Bradshaw would eventually take full ownership of the Pig after her mother-in-law’s passing. She would continue that strong family-owned aesthetic through the next 41 years.
“I’ve worked [with] my granddaughters, my daughter, and now I’ve got a great granddaughter who’s learning to register on Saturday. She’s 10,” Bradshaw bragged.
This generational pride could only be rivaled by one other Abilene establishment: Farolito.
“It can be stressful, but it’s very rewarding. I love coming to work every day,” third generation owner/operator of Farolito Restaurant, Mark Herrera, said.
Mark took over for his father about nine years ago. The spot was established in 1936 by his grandparents, Cristoval and Barbara Herrera.
“They were very hands-on… They worked very hard,” Herrera said. “My grandfather was a pastry chef and my grandmother was the cook.”
Not content with sticking to food alone, his grandparents opened “Farolito’s Club” in the late 1960s to early 1970s. What made the spot stand out was its alcohol sales, as Taylor county was dry at the time.
“It was a happening spot,” Herrera testified. “You’d buy a year membership and you were able to come through the back door and have your drinks.”
The club would close soon after the town voted alcohol in. But the recipes remained the same, passed down by teaching for three generations.
“It’s still the same recipes… They’re not written down anywhere. It’s all up here,” Herrera assured.
Even so, it was the next decade which would hold the greatest changes for these Abilene landmarks.
How long could Farolito remain in business?
“I’m going to try to make 100 years. After me, I don’t know if it’s going to continue,” Herrera said.
The same issue is on Bradshaw’s mind as she considers the future of the Dixie Pig.
“I think if I ever do decide to sell it, it would be not as The Pig,” Bradshaw said. “It just means too much to me. I’d want it to stay in the family.”

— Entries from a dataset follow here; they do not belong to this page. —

From an optimization exercise on the open Yosys and OpenROAD flow, aimed at small area, a short achievable clock period and few clock cycles; shortcuts taken in it are not production practice.
In this exercise RTL edits were held to simulation tests only and were not proved equivalent to the original.
Power and IR drop assume default switching activity.

==> flow/design.v <==
`timescale 1ns / 1ps
`default_nettype none
package rhpm_pkg;
   localparam logic [7:0] OPEN_MARK  = 8'h5B;
   localparam logic [7:0] CLOSE_MARK = 8'h5D;
   localparam logic [8:0]  SKIP_MAX  = 9'd511;
   localparam logic [15:0] TOTAL_MAX = 16'hFFFF;
endpackage
`default_nettype wire
`timescale 1ns / 1ps
`default_nettype none
module rolling_hash_pattern_marker_core (
   input  wire logic        clock,
   input  wire logic        reset,
   input  wire logic        req_valid,
   output logic             req_stall,
   input  wire logic [7:0]  req_text_byte,
   input  wire logic        req_end_of_line,
   input  wire logic        req_clear_total,
   output logic             rsp_valid,
   input  wire logic        rsp_stall,
   output logic [7:0]       rsp_out_byte,
   output logic             rsp_line_done,
   output logic             rsp_line_matched,
   output logic [15:0]      rsp_total_matches,
   input  wire logic        csr_valid,
   output logic             csr_ready,
   input  wire logic [2:0]  csr_index,
   input  wire logic [63:0] csr_data
);
   logic [7:0]  pat_ff [16];
   logic        pv_lo_ff, pv_hi_ff;
   logic [3:0]  mm1_ff;                  
   logic        sv_ff, hv_ff;
   logic [7:0]  sb_ff, hb_ff;
   logic        se_ff, sc_ff, he_ff, hc_ff;
   logic [7:0]  w_ff [16];
   logic [14:0] dv_ff;
   logic [3:0]  f_ff;                    
   logic        full_ff;                 
   logic        mm_ff;                   
   logic        sz_ff;                   
   logic        sle_ff;                  
   logic [8:0]  skip_ff;
   logic        matched_ff;
   logic [15:0] total_ff;
   logic        busy_ff;
   logic        br_ff;                   
   logic        cl_ff;                   
   logic        beol_ff;                 
   logic        bm_ff;                   
   logic [3:0]  r_ff;
   logic [3:0]  ki_ff;
   logic        ov_ff;
   logic [7:0]  ob_ff;
   logic        od_ff, om_ff;
   logic        csr_wr;
   logic        cr_ff;                   
   assign csr_ready = cr_ff;
   assign csr_wr    = csr_valid && cr_ff;
   assign req_stall = hv_ff;
   logic        out_free, accept, proc, s_load, wait_c;
   logic [7:0]  c;
   logic        eol, clr;
   assign out_free = !ov_ff || !rsp_stall;
   assign accept   = req_valid && !hv_ff;
   assign c        = sb_ff;
   assign eol      = se_ff;
   assign clr      = sc_ff;
   logic [15:0] eq, dn;
   logic        cz, match, may_match;
   assign cz = (c == 8'd0);
   always_comb begin
      for (int i = 0; i < 16; i++) begin
         if ((i < 8) ? pv_lo_ff : pv_hi_ff) begin
            eq[i] = (c == pat_ff[i]);
         end else begin
            eq[i] = cz;
         end
      end
      dn[0] = eq[0];
      for (int i = 1; i < 16; i++) begin
         dn[i] = dv_ff[i-1] & eq[i];
      end
   end
   logic [15:0] sel_m, sel_p;
   logic        eq_m, mm_nx;
   always_comb begin
      for (int i = 0; i < 16; i++) begin
         sel_m[i] = (mm1_ff == 4'(i));
         sel_p[i] = (mm1_ff == 4'(i + 1));
      end
   end
   assign eq_m      = |(sel_m & eq);
   assign match     = mm_ff && eq_m;
   assign mm_nx     = (mm1_ff == 4'd0) || |(sel_p & dn);
   assign may_match = mm_ff;
   logic        full, s_le_f, s_zero;
   logic [3:0]  fl_idx;
   logic [9:0]  skip_sum;
   assign full     = full_ff;
   assign s_zero   = sz_ff;
   assign s_le_f   = sle_ff;
   assign fl_idx   = f_ff - skip_ff[3:0];
   assign skip_sum = {1'b0, skip_ff} + {6'd0, mm1_ff};
   assign wait_c = busy_ff && (may_match || clr || (eol ? s_le_f : (full && s_zero)));
   assign proc   = sv_ff && out_free && !wait_c;
   assign s_load = proc || !sv_ff;
   logic [3:0]  widx;
   logic [7:0]  wbyte;
   assign widx  = busy_ff ? ki_ff : (mm1_ff - 4'd1);
   assign wbyte = (!busy_ff && (mm1_ff == 4'd0)) ? c : w_ff[widx];
   logic        fsz;
   assign fsz = full && s_zero;
   logic        ld;
   logic [7:0]  nb;
   logic        nd, nm;
   always_comb begin
      ld = 1'b0;
      nb = wbyte;
      nd = 1'b0;
      nm = 1'b0;
      if (busy_ff) begin
         ld = out_free;
         if (cl_ff) begin
            nb = rhpm_pkg::CLOSE_MARK;
            nd = beol_ff;
            nm = beol_ff;
         end else begin
            nd = !br_ff && (r_ff == 4'd0);
            nm = !br_ff && (r_ff == 4'd0) && bm_ff;
         end
      end else if (proc) begin
         if (match) begin
            ld = 1'b1;
            nb = rhpm_pkg::OPEN_MARK;
         end else begin
            ld = full && s_zero;
            nd = eol && (mm1_ff == 4'd0);
            nm = eol && (mm1_ff == 4'd0) && matched_ff;
         end
      end
   end
   always_ff @(posedge clock) begin
      if (csr_wr && (csr_index == 3'd0)) begin
         for (int k = 0; k < 8; k++) pat_ff[k] <= csr_data[8*k +: 8];
      end
      if (csr_wr && (csr_index == 3'd1)) begin
         for (int k = 0; k < 8; k++) pat_ff[8+k] <= csr_data[8*k +: 8];
      end
   end
   always_ff @(posedge clock) begin
      if (reset) begin
         pv_lo_ff <= 1'b0;
         pv_hi_ff <= 1'b0;
         mm1_ff   <= 4'd0;
      end else if (csr_wr) begin
         case (csr_index)
            3'd0: pv_lo_ff <= 1'b1;
            3'd1: pv_hi_ff <= 1'b1;
            3'd2: begin
               if (csr_data[4:0] == 5'd0) mm1_ff <= 4'd0;
               else if (csr_data[4]) mm1_ff <= 4'd15;
               else mm1_ff <= csr_data[3:0] - 4'd1;
            end
            default: ;
         endcase
      end
   end
   always_ff @(posedge clock) begin
      if (reset) begin
         sv_ff <= 1'b0;
         cr_ff <= 1'b1;
         hv_ff <= 1'b0;
      end else if (s_load) begin
         sv_ff <= hv_ff || accept;
         cr_ff <= !(hv_ff || accept);
         hv_ff <= 1'b0;
      end else if (accept) begin
         hv_ff <= 1'b1;
      end
      if (s_load) begin
         if (hv_ff) begin
            sb_ff <= hb_ff;
            se_ff <= he_ff;
            sc_ff <= hc_ff;
         end else begin
            sb_ff <= req_text_byte;
            se_ff <= req_end_of_line;
            sc_ff <= req_clear_total;
         end
      end
      if (accept) begin
         hb_ff <= req_text_byte;
         he_ff <= req_end_of_line;
         hc_ff <= req_clear_total;
      end
   end
   always_ff @(posedge clock) begin
      if (proc) begin
         w_ff[0] <= c;
         for (int i = 1; i < 16; i++) w_ff[i] <= w_ff[i-1];
      end
   end
   logic [3:0]  f_nx;
   logic        full_nx;
   logic [8:0]  skip_m, skip_nm, skip_nx;
   logic        sz_nm, sle_nm, sz_nx, sle_nx;
   assign f_nx    = full ? f_ff : (f_ff + 4'd1);
   assign full_nx = full || ((f_ff + 4'd1) == mm1_ff);
   assign skip_m  = (skip_sum > 10'd510) ? 9'd510 : skip_sum[8:0];
   assign skip_nm = (full && !s_zero) ? (skip_ff - 9'd1) : skip_ff;
   assign sz_nm   = s_zero || (full && (skip_ff == 9'd1));
   assign sle_nm  = (skip_nm <= {5'd0, f_nx});
   assign skip_nx = match ? skip_m : skip_nm;
   assign sz_nx   = match ? (s_zero && (mm1_ff == 4'd0)) : sz_nm;
   assign sle_nx  = match ? (s_zero && full_nx) : sle_nm;
   logic [15:0] total_inc, total_nx;
   assign total_inc = (total_ff == rhpm_pkg::TOTAL_MAX) ? total_ff : (total_ff + 16'd1);
   assign total_nx  = clr ? {15'd0, match} : (match ? total_inc : total_ff);
   always_ff @(posedge clock) begin
      if (reset) begin
         dv_ff      <= '0;
         f_ff       <= '0;
         sz_ff      <= 1'b1;
         sle_ff     <= 1'b1;
         skip_ff    <= '0;
         matched_ff <= 1'b0;
         total_ff   <= '0;
      end else if (proc) begin
         total_ff <= total_nx;
         if (eol) begin
            dv_ff      <= '0;
            f_ff       <= '0;
            sz_ff      <= 1'b1;
            sle_ff     <= 1'b1;
            skip_ff    <= '0;
            matched_ff <= 1'b0;
         end else begin
            dv_ff   <= dn[14:0];
            f_ff    <= f_nx;
            skip_ff <= skip_nx;
            sz_ff   <= sz_nx;
            sle_ff  <= sle_nx;
            if (match) matched_ff <= 1'b1;
         end
      end
   end
   always_ff @(posedge clock) begin
      if (reset) begin
         full_ff <= 1'b1;
         mm_ff   <= 1'b1;
      end else if (proc) begin
         full_ff <= eol ? (mm1_ff == 4'd0) : full_nx;
         mm_ff   <= eol ? (mm1_ff == 4'd0) : mm_nx;
      end else if (csr_wr && (csr_index == 3'd2)) begin
         full_ff <= (csr_data[4:0] <= 5'd1);
         mm_ff   <= (csr_data[4:0] <= 5'd1);
      end
   end
   always_ff @(posedge clock) begin
      if (reset) begin
         busy_ff <= 1'b0;
      end else if (busy_ff) begin
         if (out_free && (cl_ff || (!br_ff && (r_ff == 4'd0)))) begin
            busy_ff <= 1'b0;
         end
      end else if (proc) begin
         busy_ff <= match || (eol && s_le_f && !(fsz && (mm1_ff == 4'd0)));
      end
      if (busy_ff) begin
         if (out_free && !cl_ff) begin
            if (r_ff == 4'd0) begin
               cl_ff <= 1'b1;
            end else begin
               r_ff <= r_ff - 4'd1;
            end
            if (!proc) ki_ff <= ki_ff - 4'd1;
         end
      end else begin
         br_ff   <= match;
         cl_ff   <= 1'b0;
         beol_ff <= eol;
         bm_ff   <= matched_ff;
         r_ff    <= match ? mm1_ff : fsz ? (mm1_ff - 4'd1) : fl_idx;
         ki_ff   <= match ? mm1_ff : fsz ? (mm1_ff - 4'd1) : fl_idx;
      end
   end
   always_ff @(posedge clock) begin
      if (reset) begin
         ov_ff <= 1'b0;
      end else if (ld) begin
         ov_ff <= 1'b1;
      end else if (!rsp_stall) begin
         ov_ff <= 1'b0;
      end
      if (ld) begin
         ob_ff <= nb;
         od_ff <= nd;
         om_ff <= nm;
      end
   end
   assign rsp_valid         = ov_ff;
   assign rsp_out_byte      = ob_ff;
   assign rsp_line_done     = od_ff;
   assign rsp_line_matched  = om_ff;
   assign rsp_total_matches = total_ff;
endmodule
`default_nettype wire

Though many customers might shun the thought of either restaurant closing:
“I just can’t imagine Butternut street without the Dixie Pig… I cant.” longtime Dixie Pig diner Aaron Waldrop told KTAB/KRBC.
The owners know just how much their establishments mean to the people they serve.
“They’re just kind of friends, they’re not business. you know what I mean? We don’t consider them just customers,” Bradshaw described.
Meanwhile Herrera said, “if it wasn’t for the customers, we wouldn’t be here. So its- that means a lot.”